Last night at the New York Philharmonic, there were red bowties and pretty dresses. It looked like New Year’s Eve. What was the deal? The Philharmonic was staging a gala, on the second day of December—like an Opening Night gala. Opening Night was back in October. But as two Philharmonic board members explained, speaking to the audience last night, the orchestra wanted to be sure that “everything was all right”—pandemic-wise, I think—before holding a gala.
The program consisted of crowd-pleasers, or favorites. On the podium was the Philharmonic’s music director, Jaap van Zweden. The curtain-raiser was a curtain-raiser, i.e., the overture to Mozart’s opera The Marriage of Figaro. How do you want this overture to go? You want it to be taut, springy, and delightsome. It was, pretty much.

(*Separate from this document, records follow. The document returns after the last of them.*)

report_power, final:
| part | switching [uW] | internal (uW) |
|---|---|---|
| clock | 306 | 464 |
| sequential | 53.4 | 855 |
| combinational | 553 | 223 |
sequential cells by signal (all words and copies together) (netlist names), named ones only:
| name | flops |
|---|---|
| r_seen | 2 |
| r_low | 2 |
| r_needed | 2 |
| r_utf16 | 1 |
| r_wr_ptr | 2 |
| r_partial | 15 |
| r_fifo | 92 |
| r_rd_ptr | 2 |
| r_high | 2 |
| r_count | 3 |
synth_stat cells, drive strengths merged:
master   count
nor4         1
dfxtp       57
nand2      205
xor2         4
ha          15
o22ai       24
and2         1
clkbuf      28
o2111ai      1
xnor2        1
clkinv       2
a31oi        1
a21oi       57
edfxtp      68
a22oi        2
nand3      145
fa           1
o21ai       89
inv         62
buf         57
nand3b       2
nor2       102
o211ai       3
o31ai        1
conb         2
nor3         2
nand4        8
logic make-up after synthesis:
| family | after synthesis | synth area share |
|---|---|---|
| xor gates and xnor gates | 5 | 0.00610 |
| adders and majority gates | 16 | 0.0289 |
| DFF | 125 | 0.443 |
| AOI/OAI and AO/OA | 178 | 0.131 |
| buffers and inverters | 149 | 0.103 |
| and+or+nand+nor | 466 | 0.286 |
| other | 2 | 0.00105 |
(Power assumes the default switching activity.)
**config.mk**
```make
export PLATFORM = sky130hd
export DESIGN_NAME = front_panel_command_link
export DESIGN_NICKNAME = d
export VERILOG_FILES = /design/src/design/fpcl_pkg.sv /design/src/design/fpcl_front.sv /design/src/design/fpcl_queue.sv /design/src/design/fpcl_back.sv /design/src/design/front_panel_command_link.sv
export SDC_FILE = /design/constraint.sdc
export NUM_CORES = 1
export LEC_CHECK = 0
export BUFFER_PORTS_ARGS = -buffer_cell sky130_fd_sc_hd__buf_2
export CORE_MARGIN = 4
export CORE_UTILIZATION = 57
export DETAILED_ROUTE_END_ITERATION = 10
export GPL_ROUTABILITY_DRIVEN = 0
export PLACE_DENSITY = 0.74
export SLEW_MARGIN = 20
export SYNTH_ARGS = -nofsm -noshare
export SYNTH_HDL_FRONTEND = slang
export SYNTH_SLANG_ARGS = --single-unit
```
**constraint.sdc**
```tcl
create_clock -name clk -period 6.35 [get_ports clk]
set_clock_uncertainty 0.15 [all_clocks]
set_input_delay 0.9525 -clock clk [delete_from_list [all_inputs] [get_ports clk]]
set_output_delay 0.9525 -clock clk [all_outputs]
set_load 0.02 [all_outputs]
```
<file path="src/hw/rtl/mhfa_pkg.sv">
`timescale 1ns / 1ps
package mhfa_pkg;
    localparam int HeapBytes = 1048576;
    localparam int HeapSlots = 8;
    localparam int SegSlots = 64;
    localparam int SegW = $clog2(SegSlots);
    localparam int LinkW = SegW + 1;
    localparam logic [LinkW-1:0] NilLink = LinkW'(SegSlots);

    typedef enum logic [1:0] {
        ST_OK = 2'd0,
        ST_TOO_LARGE = 2'd1,
        ST_NO_HEAP = 2'd2,
        ST_TABLE_FULL = 2'd3
    } t_status;

    typedef struct packed {
        logic        kind;
        logic [23:0] req_size;
        logic [2:0]  blk_heap;
        logic [19:0] blk_offset;
        logic [20:0] blk_size;
    } t_req;

    typedef struct packed {
        logic [1:0]  status;
        logic [2:0]  got_heap;
        logic [19:0] got_offset;
        logic [20:0] got_size;
        logic        heap_added;
        logic        heap_released;
    } t_rsp;

    typedef struct packed {
        logic [2:0]       heap;
        logic [31:0]      offset;
        logic [31:0]      length;
        logic [LinkW-1:0] link;
    } t_seg;
endpackage

</file>
<file path="src/hw/rtl/mhfa_seg_ram.sv">
`timescale 1ns / 1ps
module mhfa_seg_ram (
    input  logic                 i_clk,
    input  logic                 i_we,
    input  logic [mhfa_pkg::SegW-1:0] i_waddr,
    input  mhfa_pkg::t_seg       i_wdata,
    input  logic [mhfa_pkg::SegW-1:0] i_raddr,
    output mhfa_pkg::t_seg       o_rdata
);
    import mhfa_pkg::*;
    t_seg r_mem [SegSlots];

    always_ff @(posedge i_clk) begin
        if (i_we) begin
            r_mem[i_waddr] <= i_wdata;
        end
        o_rdata <= r_mem[i_raddr];
    end
endmodule

</file>
<file path="config.mk">
export PLATFORM = sky130hd
export DESIGN_NAME = mhfa_seg_ram
export DESIGN_NICKNAME = d
export VERILOG_FILES = /design/src/hw/rtl/mhfa_pkg.sv /design/src/hw/rtl/mhfa_seg_ram.sv
export SDC_FILE = /design/constraint.sdc
export NUM_CORES = 2
export LEC_CHECK = 0
export ABC_CLOCK_PERIOD_IN_PS = 7700
export BUFFER_PORTS_ARGS = -buffer_cell sky130_fd_sc_hd__buf_2
export CAP_MARGIN = 20
export CORE_MARGIN = 2
export CORE_UTILIZATION = 45
export DETAILED_ROUTE_END_ITERATION = 7
export GPL_ROUTABILITY_DRIVEN = 0
export PLACE_DENSITY = 0.57
export SLEW_MARGIN = 20
export SYNTH_ARGS = -nofsm -noshare
export SYNTH_HDL_FRONTEND = slang
export SYNTH_MEMORY_MAX_BITS = 65536
export SYNTH_SLANG_ARGS = --single-unit
</file>
<file path="constraint.sdc">
create_clock -name i_clk -period 7.7 [get_ports i_clk]
set_clock_uncertainty 0.1 [all_clocks]
set_input_delay 0.77 -clock i_clk [delete_from_list [all_inputs] [get_ports i_clk]]
set_output_delay 0.77 -clock i_clk [all_outputs]
set_load 0.005 [all_outputs]
</file>
# Word level (Yosys, flattened, before mapping)
# Memories as Yosys holds them, arrays and structs flattened. A register that Yosys moved wholly into a read port is not among the register bits.
# Index checks and enable logic that the tools add are counted.
# Widths: inputs -> output; s select.
[classes] muxes=2
[ops] operator="$mux 1" n=2
[word_totals] out_inout_bits=74 elab_cells=3 register_bits=0 in_bits=88 memories=1 mem_bits_rw=4736
[mem_list] memory="r_mem" words=64 word_bits=74 rd=1 rd_clocked_by_memory_dff=1 wr=1 line="mhfa_seg_ram.sv:11" text="t_seg r_mem [SegSlots];"

# Longest topological paths before layout
[logic_depth] depth_word=2 mapped_depth=10

# Worst setup path before layout
# OpenSTA, ideal clock, no wires.
[synth_path] path_type="in2reg" startpoint="in i_waddr[3] (netlist name)" endpoint="mem r_mem[48][0] (netlist name), enable pin" cell_stages=4 arrival_time_ps=6312 setup_ps=597 n_path_buf=1 slack_ps=691 cell_sequence="clkbuf_1 > nor2b_1 > nand4b_1 > nor3_1"
[synth_rtl] item="start: declaration" line="mhfa_seg_ram.sv:5" text="input logic [mhfa_pkg::SegW-1:0] i_waddr,"
[synth_rtl] item="end: declaration" line="mhfa_seg_ram.sv:11"
# No word-level cell before the write port.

Often, you hear this overture coming from a pit, in a big opera house. Last night, we heard it from the stage of Alice Tully Hall, which is a chamber hall, more or less. What an advantage, for the listener.
The program continued with a Classical symphony, namely Prokofiev’s: his Symphony No. 1 in D, nicknamed the “Classical.” Such an ingenious piece. How do you want it to go? Well, like the Figaro overture, to be honest. You want the symphony taut, springy, and delightsome. And bracing. Which it was.
Afterward, as the audience applauded, the woman behind me said to her seatmate, “He’s leaving.” “What?” said the other person. “He’s leaving,” she repeated. She was referring to Jaap van Zweden, who is leaving the Philharmonic after the 2023–24 season. He will have had a very short tenure: six years. A crying shame.
Itzhak Perlman took the stage, to play a concerto with the orchestra: Bruch’s Violin Concerto No. 1 in G minor. When did Perlman first learn this concerto? When he was ten? (He appeared on The Ed Sullivan Show when he was thirteen, in 1958.) When did Van Zweden—also a violinist—first learn it? Also ten?
Perlman is now in his mid-seventies. I once said to a famous violinist in an interview—I think he was about forty at the time—“Violin-playing is a young man’s game, isn’t it?” The violinist denied it and mildly took offense. He might have been doing so because our interview was in front of an audience. I wonder what he would have said in private. I heard Milstein when I was a kid, and he was about the age Perlman is now. I remember him as masterly.
So is Perlman, needless to say. I will not really review him. He, like Milstein, is one of the greatest violinists who ever lived. He did some Perlmanesque things last night. It is always a pleasure and a privilege to see him. Certainly the audience thought so, rising to its feet the moment he finished.
Let me give you an aside: For the opening two pieces, no one onstage had a mask on (that I noticed). For the Bruch, everyone did (except for the wind players). That included the soloist and the conductor. It must have been a courtesy—or a requirement, or both—for Perlman.
Van Zweden concluded the program—the printed program—with Strauss the Younger’s immortal waltz, On the Beautiful Blue Danube. He was stylish—Van Zweden, I mean, though Strauss is too, of course. I said “the printed program” because there was an encore: Brahms’s Hungarian Dance in G minor.
“Ah, but there are two—two famous ones—in that key!” you say. You are a sharpie. Yes, this was the Hungarian Dance No. 5.
I have a memory of Lorin Maazel. He, too, conducted this piece as an encore with the Philharmonic. After he did something delicious with rhythm, a woman in the audience giggled with glee. Still conducting, Maazel turned around toward the audience, with a bemused smile.